◆ THE TASK: Going line by line through the entries below, note each one with "floorplan", then report how many there are and nothing else.

◆ DATA SHOWN:
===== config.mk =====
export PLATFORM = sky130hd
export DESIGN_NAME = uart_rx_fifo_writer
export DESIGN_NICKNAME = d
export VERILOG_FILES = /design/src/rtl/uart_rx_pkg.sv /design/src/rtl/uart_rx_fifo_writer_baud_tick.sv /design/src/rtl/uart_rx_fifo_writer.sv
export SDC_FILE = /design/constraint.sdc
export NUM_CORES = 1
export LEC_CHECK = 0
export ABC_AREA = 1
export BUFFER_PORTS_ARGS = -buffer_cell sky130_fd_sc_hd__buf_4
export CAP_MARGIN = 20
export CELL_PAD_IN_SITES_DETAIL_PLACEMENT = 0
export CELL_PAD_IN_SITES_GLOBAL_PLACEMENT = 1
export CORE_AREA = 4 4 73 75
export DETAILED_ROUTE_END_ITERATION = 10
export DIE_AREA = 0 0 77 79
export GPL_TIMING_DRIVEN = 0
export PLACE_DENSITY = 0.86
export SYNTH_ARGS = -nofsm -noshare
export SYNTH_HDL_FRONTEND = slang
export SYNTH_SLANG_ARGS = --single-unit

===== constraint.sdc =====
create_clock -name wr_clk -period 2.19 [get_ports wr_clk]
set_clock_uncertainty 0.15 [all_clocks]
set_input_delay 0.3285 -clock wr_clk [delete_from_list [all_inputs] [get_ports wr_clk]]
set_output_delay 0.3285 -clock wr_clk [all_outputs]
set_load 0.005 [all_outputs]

...

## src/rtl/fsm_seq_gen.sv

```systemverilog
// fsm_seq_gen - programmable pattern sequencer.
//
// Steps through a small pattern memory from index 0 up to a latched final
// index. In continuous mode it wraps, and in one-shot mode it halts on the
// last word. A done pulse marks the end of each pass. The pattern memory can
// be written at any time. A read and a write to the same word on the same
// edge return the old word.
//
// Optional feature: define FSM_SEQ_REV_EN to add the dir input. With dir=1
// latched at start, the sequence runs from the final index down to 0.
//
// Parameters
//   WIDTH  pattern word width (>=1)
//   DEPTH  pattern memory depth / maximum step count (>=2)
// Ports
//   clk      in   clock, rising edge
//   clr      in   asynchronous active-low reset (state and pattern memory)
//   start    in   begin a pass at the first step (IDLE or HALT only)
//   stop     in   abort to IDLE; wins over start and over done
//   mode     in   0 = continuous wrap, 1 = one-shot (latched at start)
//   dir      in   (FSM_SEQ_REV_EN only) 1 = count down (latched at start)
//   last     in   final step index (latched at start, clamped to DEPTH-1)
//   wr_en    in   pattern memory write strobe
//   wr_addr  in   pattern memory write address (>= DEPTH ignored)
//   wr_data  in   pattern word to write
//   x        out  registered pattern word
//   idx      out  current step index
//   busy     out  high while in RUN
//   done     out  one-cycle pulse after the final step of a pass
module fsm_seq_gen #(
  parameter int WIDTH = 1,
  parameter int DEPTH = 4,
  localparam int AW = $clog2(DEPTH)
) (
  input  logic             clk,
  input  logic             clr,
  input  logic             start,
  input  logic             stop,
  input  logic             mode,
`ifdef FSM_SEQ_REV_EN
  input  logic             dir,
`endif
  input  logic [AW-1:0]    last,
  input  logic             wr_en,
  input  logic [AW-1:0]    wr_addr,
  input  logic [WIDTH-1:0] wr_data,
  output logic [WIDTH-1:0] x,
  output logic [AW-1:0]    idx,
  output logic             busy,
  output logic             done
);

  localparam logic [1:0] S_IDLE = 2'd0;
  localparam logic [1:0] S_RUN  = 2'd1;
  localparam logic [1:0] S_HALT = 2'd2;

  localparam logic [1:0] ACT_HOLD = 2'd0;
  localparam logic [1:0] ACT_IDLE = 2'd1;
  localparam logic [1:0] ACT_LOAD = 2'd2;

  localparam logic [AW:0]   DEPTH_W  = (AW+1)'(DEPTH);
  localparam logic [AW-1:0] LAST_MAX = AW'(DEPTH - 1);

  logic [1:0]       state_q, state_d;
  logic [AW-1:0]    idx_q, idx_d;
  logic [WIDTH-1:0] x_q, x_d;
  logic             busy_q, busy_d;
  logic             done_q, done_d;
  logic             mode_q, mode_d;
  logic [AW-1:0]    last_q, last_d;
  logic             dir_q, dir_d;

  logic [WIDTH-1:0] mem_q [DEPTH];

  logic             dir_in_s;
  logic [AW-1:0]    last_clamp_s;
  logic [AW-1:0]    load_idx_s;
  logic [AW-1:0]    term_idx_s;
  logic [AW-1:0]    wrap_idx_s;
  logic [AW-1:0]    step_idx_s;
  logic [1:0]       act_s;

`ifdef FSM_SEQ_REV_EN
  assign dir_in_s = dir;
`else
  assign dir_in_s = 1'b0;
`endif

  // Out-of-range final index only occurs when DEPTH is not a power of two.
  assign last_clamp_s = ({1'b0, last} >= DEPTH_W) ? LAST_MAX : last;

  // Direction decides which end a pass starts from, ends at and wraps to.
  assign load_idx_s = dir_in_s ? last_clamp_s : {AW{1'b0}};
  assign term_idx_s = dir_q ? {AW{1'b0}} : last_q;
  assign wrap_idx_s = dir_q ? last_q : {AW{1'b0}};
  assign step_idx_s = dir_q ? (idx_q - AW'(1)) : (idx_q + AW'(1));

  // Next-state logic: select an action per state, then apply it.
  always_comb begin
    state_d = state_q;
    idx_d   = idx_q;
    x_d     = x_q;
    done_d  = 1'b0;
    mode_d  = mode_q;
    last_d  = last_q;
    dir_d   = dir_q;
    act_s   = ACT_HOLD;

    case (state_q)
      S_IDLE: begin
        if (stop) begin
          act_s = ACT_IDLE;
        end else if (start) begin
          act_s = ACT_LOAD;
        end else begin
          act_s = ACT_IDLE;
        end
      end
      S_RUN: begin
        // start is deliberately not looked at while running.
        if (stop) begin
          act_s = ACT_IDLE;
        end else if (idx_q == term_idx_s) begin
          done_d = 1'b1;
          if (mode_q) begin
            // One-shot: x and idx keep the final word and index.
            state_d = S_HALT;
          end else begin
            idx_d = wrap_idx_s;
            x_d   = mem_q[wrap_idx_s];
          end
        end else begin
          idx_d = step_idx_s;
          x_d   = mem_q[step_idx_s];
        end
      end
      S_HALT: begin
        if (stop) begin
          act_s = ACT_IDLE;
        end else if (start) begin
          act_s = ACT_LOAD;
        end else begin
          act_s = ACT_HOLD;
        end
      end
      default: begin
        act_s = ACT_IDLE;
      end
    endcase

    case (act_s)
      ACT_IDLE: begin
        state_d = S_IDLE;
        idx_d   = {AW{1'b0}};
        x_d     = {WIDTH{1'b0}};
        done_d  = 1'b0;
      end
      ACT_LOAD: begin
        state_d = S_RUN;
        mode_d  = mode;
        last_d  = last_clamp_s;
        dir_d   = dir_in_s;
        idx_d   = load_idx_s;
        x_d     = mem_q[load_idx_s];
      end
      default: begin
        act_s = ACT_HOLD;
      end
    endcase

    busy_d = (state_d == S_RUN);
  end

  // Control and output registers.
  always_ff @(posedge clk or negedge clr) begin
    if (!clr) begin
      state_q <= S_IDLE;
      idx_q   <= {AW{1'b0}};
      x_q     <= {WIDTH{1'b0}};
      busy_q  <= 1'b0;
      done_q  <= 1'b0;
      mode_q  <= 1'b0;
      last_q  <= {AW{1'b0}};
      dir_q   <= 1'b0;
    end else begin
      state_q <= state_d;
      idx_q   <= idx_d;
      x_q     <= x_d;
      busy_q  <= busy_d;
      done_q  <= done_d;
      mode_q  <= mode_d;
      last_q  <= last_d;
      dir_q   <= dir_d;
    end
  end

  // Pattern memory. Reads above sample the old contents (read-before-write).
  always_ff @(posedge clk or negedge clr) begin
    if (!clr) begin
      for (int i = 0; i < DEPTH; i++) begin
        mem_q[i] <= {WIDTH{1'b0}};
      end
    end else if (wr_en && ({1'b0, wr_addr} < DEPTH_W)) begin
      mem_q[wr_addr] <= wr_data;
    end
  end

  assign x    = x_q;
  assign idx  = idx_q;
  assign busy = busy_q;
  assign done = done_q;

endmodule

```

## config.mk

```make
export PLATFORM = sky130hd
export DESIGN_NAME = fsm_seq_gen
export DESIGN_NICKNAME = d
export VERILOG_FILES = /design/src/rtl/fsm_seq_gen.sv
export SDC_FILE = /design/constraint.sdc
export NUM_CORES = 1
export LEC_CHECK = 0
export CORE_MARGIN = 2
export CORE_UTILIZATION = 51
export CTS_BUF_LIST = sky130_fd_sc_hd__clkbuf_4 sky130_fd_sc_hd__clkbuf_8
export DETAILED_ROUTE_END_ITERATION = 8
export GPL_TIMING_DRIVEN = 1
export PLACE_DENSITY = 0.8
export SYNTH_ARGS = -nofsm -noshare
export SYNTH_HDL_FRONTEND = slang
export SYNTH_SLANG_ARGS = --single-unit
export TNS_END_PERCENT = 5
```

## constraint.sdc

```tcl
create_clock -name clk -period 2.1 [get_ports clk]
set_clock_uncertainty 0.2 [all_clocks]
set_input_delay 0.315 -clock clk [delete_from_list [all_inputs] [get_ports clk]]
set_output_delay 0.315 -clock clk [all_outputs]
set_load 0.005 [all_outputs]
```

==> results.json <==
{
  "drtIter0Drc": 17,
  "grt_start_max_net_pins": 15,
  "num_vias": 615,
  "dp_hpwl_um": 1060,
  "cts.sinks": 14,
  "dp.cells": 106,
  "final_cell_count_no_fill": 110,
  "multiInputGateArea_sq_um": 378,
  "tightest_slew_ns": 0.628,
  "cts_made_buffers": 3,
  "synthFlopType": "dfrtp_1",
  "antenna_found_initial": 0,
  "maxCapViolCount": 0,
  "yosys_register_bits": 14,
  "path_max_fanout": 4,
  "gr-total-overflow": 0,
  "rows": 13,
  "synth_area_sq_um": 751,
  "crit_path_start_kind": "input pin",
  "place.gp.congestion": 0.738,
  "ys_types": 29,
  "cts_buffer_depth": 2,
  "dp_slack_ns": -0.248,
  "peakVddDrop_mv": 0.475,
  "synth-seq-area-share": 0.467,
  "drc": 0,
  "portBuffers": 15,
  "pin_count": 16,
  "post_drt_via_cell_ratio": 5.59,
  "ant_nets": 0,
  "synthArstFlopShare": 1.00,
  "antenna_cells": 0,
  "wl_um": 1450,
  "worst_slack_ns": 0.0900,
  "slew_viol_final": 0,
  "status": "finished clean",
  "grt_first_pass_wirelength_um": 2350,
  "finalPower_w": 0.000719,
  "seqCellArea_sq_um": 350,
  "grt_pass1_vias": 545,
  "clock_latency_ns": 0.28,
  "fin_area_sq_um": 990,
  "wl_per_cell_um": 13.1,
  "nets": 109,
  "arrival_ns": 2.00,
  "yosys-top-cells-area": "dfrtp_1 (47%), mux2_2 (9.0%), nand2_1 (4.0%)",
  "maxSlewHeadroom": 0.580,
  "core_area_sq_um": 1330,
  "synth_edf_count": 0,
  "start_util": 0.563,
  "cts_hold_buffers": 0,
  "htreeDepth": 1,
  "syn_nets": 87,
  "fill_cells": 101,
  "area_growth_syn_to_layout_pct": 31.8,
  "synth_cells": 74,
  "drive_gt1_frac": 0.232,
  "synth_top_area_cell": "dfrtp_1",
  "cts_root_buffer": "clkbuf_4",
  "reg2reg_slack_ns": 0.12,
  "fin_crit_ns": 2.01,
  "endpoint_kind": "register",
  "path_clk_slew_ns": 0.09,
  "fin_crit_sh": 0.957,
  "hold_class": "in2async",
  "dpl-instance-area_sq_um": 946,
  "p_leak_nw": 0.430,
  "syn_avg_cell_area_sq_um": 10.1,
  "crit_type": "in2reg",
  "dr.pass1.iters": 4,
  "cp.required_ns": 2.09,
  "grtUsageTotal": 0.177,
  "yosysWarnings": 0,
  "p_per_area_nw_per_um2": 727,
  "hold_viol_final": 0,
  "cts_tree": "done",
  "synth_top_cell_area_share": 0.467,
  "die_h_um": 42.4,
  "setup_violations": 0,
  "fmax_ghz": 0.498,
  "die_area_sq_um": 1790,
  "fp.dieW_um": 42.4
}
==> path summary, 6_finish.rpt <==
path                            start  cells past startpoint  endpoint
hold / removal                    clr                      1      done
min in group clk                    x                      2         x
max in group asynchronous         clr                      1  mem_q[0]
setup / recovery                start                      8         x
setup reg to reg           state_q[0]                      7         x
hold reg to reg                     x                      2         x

...

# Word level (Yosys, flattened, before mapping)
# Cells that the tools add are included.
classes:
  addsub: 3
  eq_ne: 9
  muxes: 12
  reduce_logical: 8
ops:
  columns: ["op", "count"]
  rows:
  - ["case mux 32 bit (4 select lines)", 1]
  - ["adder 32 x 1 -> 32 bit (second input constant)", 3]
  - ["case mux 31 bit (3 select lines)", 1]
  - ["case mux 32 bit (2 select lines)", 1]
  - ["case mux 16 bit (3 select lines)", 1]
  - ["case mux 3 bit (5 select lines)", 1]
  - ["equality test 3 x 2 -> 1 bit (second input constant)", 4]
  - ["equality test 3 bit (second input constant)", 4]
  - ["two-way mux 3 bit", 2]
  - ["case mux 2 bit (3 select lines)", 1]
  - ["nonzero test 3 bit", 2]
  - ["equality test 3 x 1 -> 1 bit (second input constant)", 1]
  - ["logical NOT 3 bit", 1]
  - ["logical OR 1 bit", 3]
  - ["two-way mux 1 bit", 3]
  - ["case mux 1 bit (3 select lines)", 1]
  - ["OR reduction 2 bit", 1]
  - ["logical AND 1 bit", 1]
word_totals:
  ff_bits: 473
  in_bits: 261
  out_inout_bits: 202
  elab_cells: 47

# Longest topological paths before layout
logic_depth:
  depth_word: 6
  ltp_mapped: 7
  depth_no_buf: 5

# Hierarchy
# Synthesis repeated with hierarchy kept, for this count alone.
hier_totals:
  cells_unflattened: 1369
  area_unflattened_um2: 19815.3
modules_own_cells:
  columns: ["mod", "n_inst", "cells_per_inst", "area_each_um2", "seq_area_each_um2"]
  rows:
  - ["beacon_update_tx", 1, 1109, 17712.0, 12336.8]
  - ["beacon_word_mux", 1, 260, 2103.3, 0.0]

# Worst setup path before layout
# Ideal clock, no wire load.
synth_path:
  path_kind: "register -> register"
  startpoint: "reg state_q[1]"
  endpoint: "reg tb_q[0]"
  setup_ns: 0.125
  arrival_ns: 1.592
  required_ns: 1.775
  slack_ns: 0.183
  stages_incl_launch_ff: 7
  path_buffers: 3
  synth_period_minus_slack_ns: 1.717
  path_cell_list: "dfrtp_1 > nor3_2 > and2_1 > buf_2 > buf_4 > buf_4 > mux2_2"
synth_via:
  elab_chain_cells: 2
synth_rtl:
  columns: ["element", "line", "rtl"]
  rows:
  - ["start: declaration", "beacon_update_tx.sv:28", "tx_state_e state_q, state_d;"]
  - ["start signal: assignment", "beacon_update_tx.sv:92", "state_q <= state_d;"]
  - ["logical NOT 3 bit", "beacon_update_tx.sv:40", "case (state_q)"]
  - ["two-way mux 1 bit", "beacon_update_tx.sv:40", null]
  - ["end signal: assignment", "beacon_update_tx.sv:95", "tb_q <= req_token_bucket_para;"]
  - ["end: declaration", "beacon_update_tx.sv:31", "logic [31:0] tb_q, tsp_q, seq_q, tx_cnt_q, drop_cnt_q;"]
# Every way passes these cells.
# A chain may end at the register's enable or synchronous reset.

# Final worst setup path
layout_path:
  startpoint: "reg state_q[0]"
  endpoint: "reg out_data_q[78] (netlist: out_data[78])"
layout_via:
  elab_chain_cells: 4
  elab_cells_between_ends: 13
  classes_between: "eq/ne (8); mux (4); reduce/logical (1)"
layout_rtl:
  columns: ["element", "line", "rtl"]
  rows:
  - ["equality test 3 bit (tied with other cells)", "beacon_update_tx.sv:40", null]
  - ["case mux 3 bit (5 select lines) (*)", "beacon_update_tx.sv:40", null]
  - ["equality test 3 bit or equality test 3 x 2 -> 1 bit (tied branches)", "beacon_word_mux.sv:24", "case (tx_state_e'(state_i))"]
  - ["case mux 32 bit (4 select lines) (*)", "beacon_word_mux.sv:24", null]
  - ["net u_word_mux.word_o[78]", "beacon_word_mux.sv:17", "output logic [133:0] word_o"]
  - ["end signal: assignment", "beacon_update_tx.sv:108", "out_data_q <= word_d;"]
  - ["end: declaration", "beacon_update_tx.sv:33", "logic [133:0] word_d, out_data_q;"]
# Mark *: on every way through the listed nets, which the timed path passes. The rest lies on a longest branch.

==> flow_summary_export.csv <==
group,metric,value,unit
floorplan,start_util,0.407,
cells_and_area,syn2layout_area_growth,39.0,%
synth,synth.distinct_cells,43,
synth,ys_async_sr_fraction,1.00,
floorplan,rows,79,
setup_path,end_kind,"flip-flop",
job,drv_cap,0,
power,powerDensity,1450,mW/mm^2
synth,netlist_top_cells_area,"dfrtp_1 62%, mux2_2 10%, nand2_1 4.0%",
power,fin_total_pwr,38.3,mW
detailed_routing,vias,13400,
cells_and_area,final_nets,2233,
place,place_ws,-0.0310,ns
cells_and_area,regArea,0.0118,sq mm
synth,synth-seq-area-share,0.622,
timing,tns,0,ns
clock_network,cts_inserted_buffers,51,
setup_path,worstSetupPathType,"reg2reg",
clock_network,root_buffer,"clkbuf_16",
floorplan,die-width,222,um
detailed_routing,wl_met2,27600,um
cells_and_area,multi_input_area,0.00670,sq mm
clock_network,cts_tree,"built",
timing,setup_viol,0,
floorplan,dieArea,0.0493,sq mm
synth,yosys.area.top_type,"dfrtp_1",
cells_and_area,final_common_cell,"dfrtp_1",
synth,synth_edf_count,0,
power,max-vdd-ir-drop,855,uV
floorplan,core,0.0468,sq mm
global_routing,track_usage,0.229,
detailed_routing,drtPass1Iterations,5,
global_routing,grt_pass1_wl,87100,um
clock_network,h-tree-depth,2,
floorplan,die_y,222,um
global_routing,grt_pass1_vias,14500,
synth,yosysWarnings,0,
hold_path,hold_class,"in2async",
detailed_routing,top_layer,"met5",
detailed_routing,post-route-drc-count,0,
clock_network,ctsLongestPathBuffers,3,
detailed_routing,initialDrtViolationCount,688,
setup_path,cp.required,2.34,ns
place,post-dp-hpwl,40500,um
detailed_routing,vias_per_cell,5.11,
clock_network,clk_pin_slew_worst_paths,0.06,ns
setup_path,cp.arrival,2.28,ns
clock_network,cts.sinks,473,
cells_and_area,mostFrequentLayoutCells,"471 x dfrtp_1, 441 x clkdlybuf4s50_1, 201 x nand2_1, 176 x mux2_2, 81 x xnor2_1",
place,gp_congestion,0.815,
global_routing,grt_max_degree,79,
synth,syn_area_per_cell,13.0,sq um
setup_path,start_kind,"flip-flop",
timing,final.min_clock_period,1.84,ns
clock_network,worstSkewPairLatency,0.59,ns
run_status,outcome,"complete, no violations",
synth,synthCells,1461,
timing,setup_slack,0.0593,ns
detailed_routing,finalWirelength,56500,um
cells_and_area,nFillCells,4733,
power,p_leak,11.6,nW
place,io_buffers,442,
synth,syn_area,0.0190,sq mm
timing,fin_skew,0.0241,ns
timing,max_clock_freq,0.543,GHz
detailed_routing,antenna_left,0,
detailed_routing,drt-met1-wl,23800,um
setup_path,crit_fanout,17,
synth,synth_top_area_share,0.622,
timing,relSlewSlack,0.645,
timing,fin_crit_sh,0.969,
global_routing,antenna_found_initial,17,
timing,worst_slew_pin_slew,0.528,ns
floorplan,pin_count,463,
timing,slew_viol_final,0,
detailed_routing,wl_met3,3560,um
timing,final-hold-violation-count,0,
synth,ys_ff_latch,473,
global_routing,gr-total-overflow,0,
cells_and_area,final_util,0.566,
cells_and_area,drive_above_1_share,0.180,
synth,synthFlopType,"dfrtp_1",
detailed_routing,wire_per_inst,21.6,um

◆ ANSWER BOX: 7